Task item:
From the entries below, return exactly the lines beginning at the one that contains "export NUM_CORES = 1" and ending at the one that contains "export SYNTH_SLANG_ARGS = --single-unit", both of them included, and only those lines.

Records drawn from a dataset
□ □ □ □

File: src/rtl/vga_scanout_if.sv
// Scan-out port bundle: framebuffer read port plus the VGA DAC pins.
// master = the scan-out controller, slave = framebuffer/DAC side.
interface vga_scanout_if;
  logic [31:0] pixel_addr;
  logic [7:0]  pixel_val;
  logic        vga_hs;
  logic        vga_vs;
  logic        vga_blank_n;
  logic [7:0]  vga_r;
  logic [7:0]  vga_g;
  logic [7:0]  vga_b;
  logic        frame_start;

  modport master (
    output pixel_addr,
    input  pixel_val,
    output vga_hs, vga_vs, vga_blank_n, vga_r, vga_g, vga_b, frame_start
  );

  modport slave (
    input  pixel_addr,
    output pixel_val,
    input  vga_hs, vga_vs, vga_blank_n, vga_r, vga_g, vga_b, frame_start
  );
endinterface
$ cat config.mk
export PLATFORM = sky130hd
export DESIGN_NAME = conf_int_sub__pipe__arch_agnos
export DESIGN_NICKNAME = d
export VERILOG_FILES = /design/src/rtl/conf_int_sub__pipe__arch_agnos.sv
export SDC_FILE = /design/constraint.sdc
export NUM_CORES = 1
export LEC_CHECK = 0
export ABC_AREA = 1
export ABC_CLOCK_PERIOD_IN_PS = 2200
export CORE_UTILIZATION = 47
export DETAILED_ROUTE_END_ITERATION = 8
export DONT_BUFFER_PORTS = 1
export GPL_TIMING_DRIVEN = 0
export HOLD_SLACK_MARGIN = 0.12
export PLACE_DENSITY_LB_ADDON = 0.25
export SYNTH_ARGS = -nofsm -noshare
export SYNTH_HDL_FRONTEND = slang
export SYNTH_SLANG_ARGS = --single-unit
$ cat constraint.sdc
create_clock -name clk -period 2.2 [get_ports clk]
set_clock_uncertainty 0.05 [all_clocks]
set_input_delay 0.44 -clock clk [delete_from_list [all_inputs] [get_ports clk]]
set_output_delay 0.44 -clock clk [all_outputs]
set_load 0.05 [all_outputs]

□ □ □ □

Answer for this exercise:
export NUM_CORES = 1
export LEC_CHECK = 0
export ABC_AREA = 1
export ABC_CLOCK_PERIOD_IN_PS = 2200
export CORE_UTILIZATION = 47
export DETAILED_ROUTE_END_ITERATION = 8
export DONT_BUFFER_PORTS = 1
export GPL_TIMING_DRIVEN = 0
export HOLD_SLACK_MARGIN = 0.12
export PLACE_DENSITY_LB_ADDON = 0.25
export SYNTH_ARGS = -nofsm -noshare
export SYNTH_HDL_FRONTEND = slang
export SYNTH_SLANG_ARGS = --single-unit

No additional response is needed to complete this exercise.